1つ目はトレジャーハンティング、つまり未知の菌を同定していくという宝探しです。

2つ目はバイオマーカーです。株レベルで菌を見ることで、どの菌が生命現象や土壌に影響しているのか、ということを見つけ出す作業です。

3つ目はトレーサビリティです。例えばお母さんから子どもに腸内細菌が伝播するという現象がありますが、それを実際に株レベルで見れることで、菌の同一性を担保できるのです。

4つ目はクオリティ・アショアランス。主に微生物の発酵や製造をしている現場で、変異や異物混入を探知し、品質管理に役立てるというものです。

 これら4つの具体的なアプリケーション、パッケージを顧客に提示できるように整理し明確化したことで、提案力が強化され、一挙に案件化の確率が高まったところです。

 オポチュニティーロス(機会損失)しない戦略をもつ

―4つのアプリケーションを明確化する前は、同じビズデブ活動をしていても、何か違和感のようなものを感じておられたのでしょうか?このあたり、多くのベンチャーが通る道だと思いますので、ぜひ教えていただければと思います。
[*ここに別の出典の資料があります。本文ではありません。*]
==> src/rtl/psr_pkg.sv <==
package psr_pkg;
  localparam int WORD_W   = 32;
  localparam int MODE_W   = 5;
  localparam int FLAG_W   = 4;
  localparam int N_BANKS  = 5;
  localparam int BANK_W   = $clog2(N_BANKS);

  localparam logic [MODE_W-1:0] M_USR = 5'b10000;
  localparam logic [MODE_W-1:0] M_FIQ = 5'b10001;
  localparam logic [MODE_W-1:0] M_IRQ = 5'b10010;
  localparam logic [MODE_W-1:0] M_SVC = 5'b10011;
  localparam logic [MODE_W-1:0] M_ABT = 5'b10111;
  localparam logic [MODE_W-1:0] M_UND = 5'b11011;

  // Bits that exist in a status word; all others are held at zero.
  localparam logic [WORD_W-1:0] LIVE_MASK  = 32'hF000_00DF;
  localparam logic [WORD_W-1:0] FLAG_MASK  = 32'hF000_0000;
  localparam logic [WORD_W-1:0] LIVE_RESET = 32'h0000_00D3;

  typedef struct packed {
    logic              has_bank;
    logic              priv;
    logic [BANK_W-1:0] idx;
  } mode_info_t;
endpackage

==> src/rtl/psr_rst_sync.sv <==
module psr_rst_sync #(
  parameter int STAGES = 2
) (
  input  logic clk,
  input  logic rst_n,
  output logic rst_q_n
);
  logic [STAGES-1:0] sync_q;

  always_ff @(posedge clk or negedge rst_n) begin
    if (!rst_n) sync_q <= '0;
    else        sync_q <= {sync_q[STAGES-2:0], 1'b1};
  end

  assign rst_q_n = sync_q[STAGES-1];
endmodule

==> src/rtl/psr_mode_decode.sv <==
module psr_mode_decode
  import psr_pkg::*;
(
  input  logic [MODE_W-1:0] mode_i,
  output mode_info_t        info_o
);
  always_comb begin
    info_o = '{has_bank: 1'b0, priv: 1'b1, idx: '0};
    unique case (mode_i)
      M_USR: info_o.priv = 1'b0;
      M_FIQ: begin info_o.has_bank = 1'b1; info_o.idx = BANK_W'(0); end
      M_IRQ: begin info_o.has_bank = 1'b1; info_o.idx = BANK_W'(1); end
      M_SVC: begin info_o.has_bank = 1'b1; info_o.idx = BANK_W'(2); end
      M_ABT: begin info_o.has_bank = 1'b1; info_o.idx = BANK_W'(3); end
      M_UND: begin info_o.has_bank = 1'b1; info_o.idx = BANK_W'(4); end
      default: ;
    endcase
  end
endmodule

==> src/rtl/psr_word_merge.sv <==
module psr_word_merge
  import psr_pkg::*;
(
  input  logic [WORD_W-1:0] old_i,
  input  logic [WORD_W-1:0] wdata_i,
  input  logic              full_i,
  output logic [WORD_W-1:0] new_o
);
  always_comb begin
    if (full_i) new_o = wdata_i & LIVE_MASK;
    else        new_o = (old_i & ~FLAG_MASK) | (wdata_i & FLAG_MASK);
  end
endmodule

==> src/rtl/psr_bank_unit.sv <==
module psr_bank_unit
  import psr_pkg::*;
#(
  parameter int REG_IDX_W = 4,
  parameter int PC_IDX    = 15
) (
  input  logic                 clk,
  input  logic                 rst_n,
  input  logic                 cond_ok_i,
  input  logic                 is_wr_i,
  input  logic                 use_saved_i,
  input  logic                 full_i,
  input  logic                 imm_i,
  input  logic [REG_IDX_W-1:0] reg_idx_i,
  input  logic [WORD_W-1:0]    wdata_i,
  output logic [WORD_W-1:0]    rd_data_o,
  output logic                 rd_vld_o,
  output logic                 bad_o
);
  localparam logic [REG_IDX_W-1:0] PC_CODE = REG_IDX_W'(PC_IDX);

  logic rst_q_n;
  psr_rst_sync #(.STAGES(2)) u_rst (.clk(clk), .rst_n(rst_n), .rst_q_n(rst_q_n));

  logic [WORD_W-1:0] live_q, live_d;
  logic [WORD_W-1:0] saved_q [N_BANKS];
  logic [WORD_W-1:0] saved_d;
  logic              live_en;
  logic [N_BANKS-1:0] saved_en;

  mode_info_t minfo;
  psr_mode_decode u_dec (.mode_i(live_q[MODE_W-1:0]), .info_o(minfo));

  logic [WORD_W-1:0] cur_saved;
  assign cur_saved = saved_q[minfo.idx];

  // Target word before the write, and its merged value.
  logic [WORD_W-1:0] tgt_old, tgt_new;
  logic              eff_full;
  assign tgt_old  = use_saved_i ? cur_saved : live_q;
  // User mode may only touch the flags of the live word.
  assign eff_full = full_i && (use_saved_i || minfo.priv);
  psr_word_merge u_merge (.old_i(tgt_old), .wdata_i(wdata_i),
                          .full_i(eff_full), .new_o(tgt_new));

  logic uses_reg, bad_reg, bad_bank, req_bad, req_ok;
  always_comb begin
    uses_reg = !(is_wr_i && imm_i);
    bad_reg  = uses_reg && (reg_idx_i == PC_CODE);
    bad_bank = use_saved_i && !minfo.has_bank;
    req_bad  = cond_ok_i && (bad_reg || bad_bank);
    req_ok   = cond_ok_i && !bad_reg && !bad_bank;
  end

  // Next-state for the stored words.
  always_comb begin
    live_en  = req_ok && is_wr_i && !use_saved_i;
    live_d   = tgt_new;
    saved_d  = tgt_new;
    saved_en = '0;
    if (req_ok && is_wr_i && use_saved_i) saved_en[minfo.idx] = 1'b1;
  end

  always_ff @(posedge clk or negedge rst_q_n) begin
    if (!rst_q_n)     live_q <= LIVE_RESET;
    else if (live_en) live_q <= live_d;
  end

  for (genvar b = 0; b < N_BANKS; b++) begin : g_bank
    always_ff @(posedge clk or negedge rst_q_n) begin
      if (!rst_q_n)         saved_q[b] <= '0;
      else if (saved_en[b]) saved_q[b] <= saved_d;
    end
  end

  // Result path.
  logic              rd_vld_d, bad_d, rd_en;
  logic [WORD_W-1:0] rd_data_d;
  always_comb begin
    rd_en     = req_ok && !is_wr_i;
    rd_vld_d  = rd_en;
    bad_d     = req_bad;
    rd_data_d = tgt_old;
  end

  always_ff @(posedge clk or negedge rst_q_n) begin
    if (!rst_q_n) begin
      rd_vld_o <= 1'b0;
      bad_o    <= 1'b0;
    end else begin
      rd_vld_o <= rd_vld_d;
      bad_o    <= bad_d;
    end
  end

  always_ff @(posedge clk or negedge rst_q_n) begin
    if (!rst_q_n)   rd_data_o <= '0;
    else if (rd_en) rd_data_o <= rd_data_d;
  end

  AST_SKIP_QUIET: assert property (@(posedge clk) disable iff (!rst_q_n)
    !cond_ok_i |=> (!rd_vld_o && !bad_o && $stable(live_q)));
  AST_FLAGS_KEEP_CTRL: assert property (@(posedge clk) disable iff (!rst_q_n)
    (cond_ok_i && is_wr_i && !use_saved_i && !full_i && !bad_reg)
      |=> (live_q[27:0] == $past(live_q[27:0])));
  AST_USER_CTRL_LOCK: assert property (@(posedge clk) disable iff (!rst_q_n)
    (live_q[MODE_W-1:0] == M_USR) |=> (live_q[27:0] == $past(live_q[27:0])));
  AST_USER_SAVED_BAD: assert property (@(posedge clk) disable iff (!rst_q_n)
    (cond_ok_i && use_saved_i && live_q[MODE_W-1:0] == M_USR) |=> (bad_o && !rd_vld_o));
  AST_PC_BAD: assert property (@(posedge clk) disable iff (!rst_q_n)
    (cond_ok_i && !is_wr_i && reg_idx_i == PC_CODE) |=> (bad_o && !rd_vld_o));
  AST_PC_NO_WRITE: assert property (@(posedge clk) disable iff (!rst_q_n)
    (cond_ok_i && is_wr_i && !imm_i && reg_idx_i == PC_CODE) |=> $stable(live_q));
  AST_ONE_RESULT: assert property (@(posedge clk) disable iff (!rst_q_n)
    !(rd_vld_o && bad_o));
  AST_UNUSED_ZERO: assert property (@(posedge clk) disable iff (!rst_q_n)
    (live_q & ~LIVE_MASK) == '0);
endmodule

==> config.mk <==
export PLATFORM = sky130hd
export DESIGN_NAME = psr_bank_unit
export DESIGN_NICKNAME = d
export VERILOG_FILES = /design/src/rtl/psr_pkg.sv /design/src/rtl/psr_rst_sync.sv /design/src/rtl/psr_mode_decode.sv /design/src/rtl/psr_word_merge.sv /design/src/rtl/psr_bank_unit.sv
export SDC_FILE = /design/constraint.sdc
export NUM_CORES = 1
export LEC_CHECK = 0
export CAP_MARGIN = 20
export CORE_MARGIN = 2
export CORE_UTILIZATION = 45
export DETAILED_ROUTE_END_ITERATION = 10
export GPL_ROUTABILITY_DRIVEN = 0
export PLACE_DENSITY_LB_ADDON = 0.15
export SYNTH_ARGS = -nofsm -noshare
export SYNTH_HDL_FRONTEND = slang
export SYNTH_SLANG_ARGS = --single-unit
==> constraint.sdc <==
create_clock -name clk -period 13.8 [get_ports clk]
set_input_delay 2.76 -clock clk [delete_from_list [all_inputs] [get_ports clk]]
set_output_delay 2.76 -clock clk [all_outputs]
set_load 0.03 [all_outputs]
After elaboration in Yosys (flattened, before gate mapping)
Cells that the tools add are included.
{"block": "op_classes", "order_cmp": 3, "n_eq_ne": 7, "mux": 11, "n_bitwise": 2, "reduce_logical": 21}
{"cell": "$mux W32", "n": 4}
{"cell": "$bmux W32 S3", "n": 1}
{"cell": "$or A28 B32 Y32", "n": 1}
{"cell": "$eq A5 B5 Y1 const B", "n": 6}
{"cell": "$logic_and A1 B1 Y1", "n": 12}
{"cell": "$pmux W3 S4", "n": 1}
{"cell": "$logic_not A1 Y1", "n": 6}
{"cell": "$mux W5", "n": 1}
{"cell": "$reduce_or A5 Y1", "n": 1}
{"cell": "$eq A4 B4 Y1 const B", "n": 1}
{"cell": "$ge A4 B4 Y1 const B", "n": 1}
{"cell": "$lt A3 B4 Y1 const B", "n": 1}
{"cell": "$not A3 Y4", "n": 1}
{"cell": "$demux W1 S3", "n": 1}
{"cell": "$ge A3 B1 Y1 const B", "n": 1}
{"cell": "$mux W1", "n": 3}
{"cell": "$logic_or A1 B1 Y1", "n": 2}
{"block": "totals", "reg_bits": 228, "input_bits": 43, "out_inout_bits": 34, "word_cells": 54}

Depth between registers and ports, before layout
Gate-level depths: netlist of the first run.
{"block": "logic_depth", "depth_word": 10, "mapped_depth": 9, "ltp_nobuf": 5}

Modules after synthesis
A second synthesis of the first run with hierarchy kept.
{"block": "unflattened", "cells_unflattened": 824, "area_unflattened_um2": 10802.9}
{"mod": "psr_bank_unit", "instances": 1, "cells_per_inst": 774, "area_per_inst_um2": 10369.9, "seq_area_each_um2": 5661.7}
{"mod": "psr_word_merge", "instances": 1, "cells_per_inst": 35, "area_per_inst_um2": 300.3, "seq_area_each_um2": 0.0}
{"mod": "psr_mode_decode", "instances": 1, "cells_per_inst": 12, "area_per_inst_um2": 78.8, "seq_area_each_um2": 0.0}
{"mod": "psr_rst_sync", "instances": 1, "cells_per_inst": 3, "area_per_inst_um2": 53.8, "seq_area_each_um2": 50.0}

Worst setup path before layout of the first run
No wires, ideal clock.
{"block": "synth_path", "path_type": "input port to flip-flop", "start": "in use_saved_i", "end": "reg rd_data_o[0]", "setup_time_ps": 120, "arrival_time_ps": 4124, "required_ps": 13680, "setup_slack_ps": 9556, "path_stages": 7, "path_buffers": 2, "path_cell_list": "clkinv_1 > a21o_1 > clkbuf_1 > o211ai_2 > clkbuf_1 > inv_1 > a31o_2"}
{"block": "synth_between", "elab_chain_cells": 4, "word_cells_on_any_way": 5, "cone_classes": "mux: 1; reduce/logical: 4"}
{"item": "from (decl)", "line_no": "psr_bank_unit.sv:11", "source": "input logic use_saved_i,"}
{"item": "$logic_and A1 B1 Y1", "line_no": "psr_bank_unit.sv:50", "source": "bad_bank = use_saved_i && !minfo.has_bank;"}
{"item": "$logic_not A1 Y1", "line_no": "psr_bank_unit.sv:52", "source": "req_ok = cond_ok_i && !bad_reg && !bad_bank;"}
{"item": "$logic_and A1 B1 Y1", "line_no": "psr_bank_unit.sv:52"}
{"item": "$logic_and A1 B1 Y1", "line_no": "psr_bank_unit.sv:80", "source": "rd_en = req_ok && !is_wr_i;"}
{"item": "net rd_en", "line_no": "psr_bank_unit.sv:77", "source": "logic rd_vld_d, bad_d, rd_en;"}
{"item": "to (signal assigned)", "line_no": "psr_bank_unit.sv:98", "source": "else if (rd_en) rd_data_o <= rd_data_d;"}
{"item": "to (decl)", "line_no": "psr_bank_unit.sv:16", "source": "output logic [WORD_W-1:0] rd_data_o,"}
The timed path passes the listed nets, and every way through them passes these cells.
A chain may end at the register's enable or synchronous reset.

Worst setup path in the final report of the first run
{"block": "layout_path", "start": "in use_saved_i", "end": "reg saved_q[115] in the netlist's numbering"}
{"block": "layout_between", "elab_chain_cells": 6, "word_cells_on_any_way": 11, "cone_classes": "mux: 3; bitwise: 1; reduce/logical: 7"}
{"item": "$logic_and A1 B1 Y1", "line_no": "psr_bank_unit.sv:50"}
{"item": "$logic_not A1 Y1", "line_no": "psr_bank_unit.sv:52"}
{"item": "$logic_and A1 B1 Y1", "line_no": "psr_bank_unit.sv:52"}
{"item": "$logic_and A1 B1 Y1 (2 in a row)", "line_no": "psr_bank_unit.sv:61", "source": "if (req_ok && is_wr_i && use_saved_i) saved_en[minfo.idx] = 1'b1;"}
{"item": "$mux W5", "line_no": "psr_bank_unit.sv:61"}
{"item": "to (signal, indexed assignment)", "line_no": "psr_bank_unit.sv:72", "source": "else if (saved_en[b]) saved_q[b] <= saved_d;"}
{"item": "to (decl)", "line_no": "psr_bank_unit.sv:26", "source": "logic [WORD_W-1:0] saved_q [N_BANKS];"}
Several ways; a longest one is shown, not always the timed one.

==> results of run 1 <==
## cell type report
type | instances | area, sq um | share of cell area
Inverter | 6 | 22.5 | 0.00188
Sequential cell | 228 | 5720 | 0.478
Multi-Input combinational cell | 635 | 4270 | 0.357
Clock inverter | 8 | 67.6 | 0.00565
Clock buffer | 40 | 815 | 0.0682
Timing Repair Buffer | 71 | 703 | 0.0588
Tap cell | 285 | 357 | 0.0298
## through the flow
step / instance area (sq um) / utilization / cells / power (uW)
2_1_floorplan: 10300 / - / 944 / 1110
3_3_place_gp: 11000 / 0.489 / 1224 / 1260
3_5_place_dp: 11000 / 0.489 / 1224 / 1270
4_1_cts: 11900 / 0.528 / 1272 / 1970
5_1_grt: 12000 / 0.529 / 1273 / 2040
6_report: 12000 / 0.529 / 1273 / 1960
## power by group through the flow
stage / Clock (uW) / Sequential [uW] / Combinational (uW)
2_1_floorplan: 0 / 878 / 231
3_3_place_gp: 0 / 830 / 434
3_5_place_dp: 0 / 832 / 437
4_1_cts: 712 / 822 / 439
5_1_grt: 737 / 834 / 471
6_report: 699 / 821 / 437
## placed cells by master, fill, tap and decap left out, types with 6 or more instances in the layout
cell type / synthesis / layout
a21oi_1: 53 / 53
a221o_1: 21 / 21
a221oi_2: 6 / 6
a221oi_4: 15 / 15
buf_4: 5 / 14
clkbuf_16: 0 / 27
clkbuf_8: 0 / 9
clkdlybuf4s50_1: 0 / 55
clkinv_2: 0 / 6
dfrtp_1: 223 / 222
mux2_2: 39 / 39
mux2i_1: 7 / 7
nand2_1: 148 / 147
nand3_1: 18 / 18
nand4_1: 7 / 7
nor2_1: 60 / 59
nor2b_1: 21 / 21
o211a_1: 6 / 6
o211ai_1: 12 / 12
o21ai_0: 37 / 37
o21ai_1: 42 / 42
o2bb2ai_1: 43 / 43
o31ai_1: 27 / 27
## critical path, stage by stage
cell and delay [ns]:
clkdlybuf4s50_1 0.45, buf_4 0.43, and2_1 0.30, o2111a_1 0.31, o21a_1 0.73, nand3_1 0.98
o21ai_0 0.48
## logic make-up (layout without fill, tap and decap cells)
family | count (synthesis) | in the layout
and+or+nand+nor | 285 | 285
buffers and inverters | 81 | 125
DFF | 228 | 228
xor gates and xnor gates | 2 | 2
muxes | 47 | 47
other | 1 | 1
AOI/OAI and AO/OA | 300 | 300
## registers in the layout (all words and copies together), names as in the netlist
| name | flops |
|---|---|
| live_q | 32 |
| rd_data_o | 32 |
| rd_vld_o | 1 |
| u_rst.sync_q | 2 |
| saved_q | 160 |
| bad_o | 1 |
## routing by layer
layer  wire (microns)  vias to the layer above
met3             1270                       50
met5                0                        -
met4              590                        0
li1                 -                     3492
met2            13200                      197
met1            11600                     3790
## worst max path at each step
stage | cells past startpoint | slack [ns] | end | start
2_1_floorplan | 0 | 6.98 | bad_o$_DFF_PN0_ | u_rst.sync_q[1]$_DFF_PN0_
3_3_place_gp | 7 | 7.19 | saved_q[153]$_DFFE_PN0P_ | use_saved_i
3_5_place_dp | 7 | 7.19 | saved_q[145]$_DFFE_PN0P_ | use_saved_i
4_1_cts | 7 | 7.69 | saved_q[141]$_DFFE_PN0P_ | use_saved_i
5_1_grt | 7 | 7.50 | saved_q[104]$_DFFE_PN0P_ | use_saved_i
6_report | 7 | 7.76 | saved_q[115]$_DFFE_PN0P_ | use_saved_i
==> results.yml, run 1 <==
worst_setup_path:
  r2r-end: "saved_q[37]$_DFFE_PN0P_"
  setup.worst_path.start_class: "primary input"
  crit_arrival_ns: 6.45
  worstRegToRegCells: 6
  cp_max_fo: 40
  critPathCaptureType: "flip-flop"
  critPathKind: "primary input to flip-flop"
  reg2reg_setup_slack_ns: 9.61
  required_ns: 14.20
  r2r_start: "live_q[3]$_DFFE_PN0P_"
timing:
  finalSetupTns_ns: 0
  period_needed_ns: 6.04
  relSlewSlack: 0.312
  skew_ns: 0.00837
  worstMarginPinSlew_ns: 1.03
  slew_viol_final: 0
  hold_slack_ns: 0.351
  worst_slack_ns: 7.76
  fmax_ghz: 0.165
  hold_violations: 0
  post-route-period-util: 0.438
  setup_viol: 0
  rsz0062_at_grt: "false"
clock_tree:
  htreeDepth: 1
  cts_inserted_buffers: 26
  clkLatencyLatePin_ns: 0.53
  post_cts_resize_count: 0
  holdBufCountCts: 0
  clockBufferDepth: 3
  cts_tree: "built"
  clock-sinks: 228
  path_clk_slew_ns: 0.06
  cts_setup_buffers: 0
  clockRootBuffer: "clkbuf_16"
pwr:
  internal-power_uw: 1360
  seqPwrFrac: 0.420
  p_comb_frac: 0.223
  p_sw_uw: 602
  netSwitchingFraction: 0.308
  power.density_mw_per_mm2: 164
  p_leak_uw: 0.00536
  power.share.clock: 0.357
  vdd_drop_max_uv: 96.8
global_routing:
  grt_pass1_vias: 7614
  grt_pass1_wl_microns: 43200
  grt_util_met1: 0.309
  use_met2: 0.385
  grt_use_met3: 0.0304
  top_usage_layer: "met2"
  grt_max_degree: 160
  gr-total-overflow: 0
  grt.total_usage: 0.227
  grt_antenna_before_repair: 0
synthesis:
  ys_warn_count: 0
  synth_top_family_by_area: "compound AO/OA/AOI/OAI gates"
  synth_ff_type: "dfrtp_1"
  synthCells: 944
  synth_top_area_share: 0.542
  synth_common_cells: "dfrtp_1, nand2_1, nor2_1"
  yosysMostFrequentCell: "dfrtp_1"
  synth.cell_area_sq_mm: 0.0103
  ys_ff_latch: 228
  synth_enable_flop_cells: 0
  synthXorXnorAreaFrac: 0.00243
  ys_async_sr_fraction: 1.00
  yosys.area.top_type: "dfrtp_1"
  synth.area.top_cells: "dfrtp_1, nand2_1, mux2_2, a221oi_4, o2bb2ai_1"
  synth_compound_area_frac: 0.233
  synth.distinct_cells: 63
  muxShareOfSynthArea: 0.0505
  synth_simple_gate_area_frac: 0.124
  synth_seq_area_share: 0.555
  synth_area_per_cell_sq_um: 10.9
  synth.net_count: 987
  synth-adder-area-share: 0
min_path:
  hold_path_startpoint: "u_rst.sync_q[0]$_DFF_PN0_"
  hold_depth: 0
  min_to: "u_rst.sync_q[1]$_DFF_PN0_"
  hp-class: "flip-flop to flip-flop"
route:
  drt_iter0_drc: 553
  drc_errors: 0
  dr.pass1.iters: 6
  routed_via_density: 5.91
  routedWlPerCell_microns: 21.0
  wl_microns: 26700
  ant_nets: 0
  vias: 7529
placement:
  place_ws_ns: 7.19
  hpwl_microns: 15200
  portBuffers: 55
die:
  die_area_sq_mm: 0.0241
  die_w_microns: 155
  core_area_sq_mm: 0.0226
  start_util: 0.456
  ios: 77
  placement_rows: 55
  die_h_microns: 155
status:
  status: "completed"
final_layout:
  fin_nets: 1011
  drive_above_1_share: 0.144
  diodes: 0
  nFillCells: 2038
  syn2layout_area_growth_pct: 16.1
run:
  max-cap-violations: 0
No activity file was read; power rests on OpenSTA's default activity.
==> inputs of run 2 (changes only) <==
- clock period: 13.8 -> 5.2 ns (I/O delays scaled with it)
==> run 2 against run 1 <==
Compared with the run above:
- sequential share of layout area fell by 0.42 points
- count of clock-buffer cells in the layout is 4 lower
- first-iteration DRC count is 4.2% higher
- clock power rose to 2.9 times the previous value
- power rose to 2.7 times the previous value
- register-to-register slack got worse by 7.9 ns
- cell count up 0.63%
- clock skew down 0.00089 ns
- die area unchanged
==> results.yml, run 2 (synthesis results as in run 1) <==
status:
  status: "completed"
die:
  core_area_sq_mm: 0.0226
  die_area_sq_mm: 0.0241
  ios: 77
  placement_rows: 55
  die_w_microns: 155
  start_util: 0.456
  die_h_microns: 155
worst_setup_path:
  critPathLaunch: "live_q[3]$_DFFE_PN0P_"
  crit_arrival_ns: 3.89
  required_ns: 5.62
  setup.worst_path.start_class: "flip-flop"
  worstRegToRegCells: 5
  critPathKind: "flip-flop to flip-flop"
  worstSetupPathDepth: 5
  critPathBufInv: 0
  r2r-end: "saved_q[37]$_DFFE_PN0P_"
  reg2reg_setup_slack_ns: 1.73
  r2r_start: "live_q[3]$_DFFE_PN0P_"
  slowest_stage: "and4b_1"
  slowest_delay_ns: 0.76
  critPathCaptureType: "flip-flop"
  crit_chain: "and4b_1, and2_2, o211a_1, nand2_1, o21ai_0"
  cp_max_fo: 21
  critPathTopFamily: "simple AND/OR/NAND/NOR gates"
clock_tree:
  path_clk_slew_ns: 0.06
  htreeDepth: 1
  cts_setup_buffers: 0
  holdBufCountCts: 0
  cts_inserted_buffers: 26
  clockBufferDepth: 3
  clkLatencyLatePin_ns: 0.53
  cts_tree: "built"
  clockRootBuffer: "clkbuf_16"
  clock-sinks: 228
  post_cts_resize_count: 0
route:
  drc_errors: 0
  drt_iter0_drc: 576
  routed_via_density: 5.93
  vias: 7591
  wl_microns: 26900
  dr.pass1.iters: 5
  routedWlPerCell_microns: 21.0
  ant_nets: 0
pwr:
  p_sw_uw: 1600
  netSwitchingFraction: 0.298
  vdd_drop_max_uv: 258
  power.density_mw_per_mm2: 444
  seqPwrFrac: 0.406
  power.share.clock: 0.376
  p_leak_uw: 0.00542
  internal-power_uw: 3760
  p_comb_frac: 0.218
final_layout:
  top_regs: "saved_q x160, live_q x32, rd_data_o x32"
  multi_input_area_sq_mm: 0.00426
  diodes: 0
  fin_nets: 1019
  nFillCells: 2019
  drive_above_1_share: 0.152
  largest-register: "saved_q"
  final_cell_mix: "dfrtp_1, nand2_1, nor2_1"
  final_common_cell: "dfrtp_1"
  seqCellArea_sq_mm: 0.00572
  syn2layout_area_growth_pct: 17.1
  largest_reg_flops: 160
placement:
  hpwl_microns: 15700
  portBuffers: 55
min_path:
  hp-class: "flip-flop to asynchronous set/reset pin"
global_routing:
  grt_pass1_wl_microns: 43800
  grt_util_met1: 0.322
  use_met2: 0.377
  grt_pass1_vias: 7689
  grt.total_usage: 0.230
  top_usage_layer: "met2"
  grt_use_met3: 0.0295
  grt_max_degree: 146
  gr-total-overflow: 0
  grt_antenna_before_repair: 0
run:
  max-cap-violations: 0
timing:
  setup_viol: 0
  hold_violations: 0
  rsz0062_at_grt: "false"
  relSlewSlack: 0.291
  hold_slack_ns: 0.132
  worstMarginPinSlew_ns: 1.06
  skew_ns: 0.00748
  fmax_ghz: 0.289
  slew_viol_final: 0
  finalSetupTns_ns: 0
  post-route-period-util: 0.666
  period_needed_ns: 3.47
==> run 2: cell types whose count changed in the layout (fill, tap and decap cells not counted) <==
cell / change
buf_16: -1
buf_4: +9
bufinv_16: +4
clkbuf_1: -1
clkbuf_8: -3
clkinv_4: +1
clkinvlp_4: -1
o2111ai_2: +1
o2111ai_4: -1
==> run 2: routing by layer <==
metal | vias to the layer above | wire length [microns]
met2 | 171 | 12800
met1 | 3865 | 12100
met3 | 56 | 1100
met5 | - | 0
met4 | 0 | 849
li1 | 3499 | -
==> run 2: worst register-to-register path, delay by kind of cell, from the launching register on <==
family	cells	cell delay, ns
AO/OA/AOI/OAI	2	0.66
flip-flops	1	0.63
AND/OR/NAND/NOR	3	2.07
==> run 2: area by class of cell <==
cell class / count / share of cell area
well taps: 285 / 0.0296
repair buffers: 79 / 0.0617
clock inverters: 12 / 0.0157
flip-flops and latches: 228 / 0.474
multi-input cells: 635 / 0.353
inverters: 6 / 0.00187
clock buffers: 36 / 0.0638
==> run 2: how the worst max path moves through the flow <==
stage,end,slack (ns)
2_1_floorplan,bad_o$_DFF_PN0_,1.46
3_3_place_gp,saved_q[37]$_DFFE_PN0P_,1.33
3_5_place_dp,saved_q[37]$_DFFE_PN0P_,1.33
4_1_cts,saved_q[37]$_DFFE_PN0P_,1.79
5_1_grt,saved_q[57]$_DFFE_PN0P_,1.57
6_report,saved_q[37]$_DFFE_PN0P_,1.73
bitBiomeは「シングルセルゲノム解析」という世界初のプラットフォーム技術から始まりました。技術はすごい。ただそこから何ができるのかというのが、自分たちでさえクリアにしきれていなかった。何か言えるだけのデータや共同研究の成果があったわけでもなかった。そこのもやもや感ですよね。

これは創業を短期間で進めてしまったことにも原因があると思っています。本来であればもう少し研究資金を確保しながら共同研究でエビデンスを出し、プロダクト・マーケット・フィット(PMF)をもっと研ぎ澄ましてから創業すべきなのですが、bitBiomeは先に創業してからメンバーを集め、組織体として成長させていくという手順でした。ある意味ショートカットでしたが、もやもやとした違和感の時期が生まれてしまったのだと思います。

―明確化によって、bitBiomeでできることの提案を先にしてクライアントの潜在的なニーズを引き出すことができるようになったのですね。

そうです。もちろんクライアントから実際にニーズを聞き出すことも大切ですが、クライアントの方でもそもそも研究テーマやニーズが明快ではないパターンもあります。こちらから具体的なパッケージで、こういうことが出来ます、こういう利用事例があります、と提示することで、それが元となって議論が進み、それならこれもできないだろうか、という新たな気づきを得るなど、提案型のビズデブ(事業開発)ができるようになったというのが大きな変化だと思います。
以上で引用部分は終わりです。